The entries below are to be written out again without alteration.

Segment Open

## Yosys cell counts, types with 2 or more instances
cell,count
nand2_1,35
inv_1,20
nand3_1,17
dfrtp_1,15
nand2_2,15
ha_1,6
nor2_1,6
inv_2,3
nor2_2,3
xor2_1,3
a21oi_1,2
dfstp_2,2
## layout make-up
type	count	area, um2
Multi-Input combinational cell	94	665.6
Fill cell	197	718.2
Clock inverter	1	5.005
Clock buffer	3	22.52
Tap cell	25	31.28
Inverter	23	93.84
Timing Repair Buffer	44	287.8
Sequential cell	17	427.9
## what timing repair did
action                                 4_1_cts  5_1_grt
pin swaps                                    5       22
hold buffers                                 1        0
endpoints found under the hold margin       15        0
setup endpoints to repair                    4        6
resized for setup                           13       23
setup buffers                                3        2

Segment Closed

[Response area]:
## Yosys cell counts, types with 2 or more instances
cell,count
nand2_1,35
inv_1,20
nand3_1,17
dfrtp_1,15
nand2_2,15
ha_1,6
nor2_1,6
inv_2,3
nor2_2,3
xor2_1,3
a21oi_1,2
dfstp_2,2
## layout make-up
type	count	area, um2
Multi-Input combinational cell	94	665.6
Fill cell	197	718.2
Clock inverter	1	5.005
Clock buffer	3	22.52
Tap cell	25	31.28
Inverter	23	93.84
Timing Repair Buffer	44	287.8
Sequential cell	17	427.9
## what timing repair did
action                                 4_1_cts  5_1_grt
pin swaps                                    5       22
hold buffers                                 1        0
endpoints found under the hold margin       15        0
setup endpoints to repair                    4        6
resized for setup                           13       23
setup buffers                                3        2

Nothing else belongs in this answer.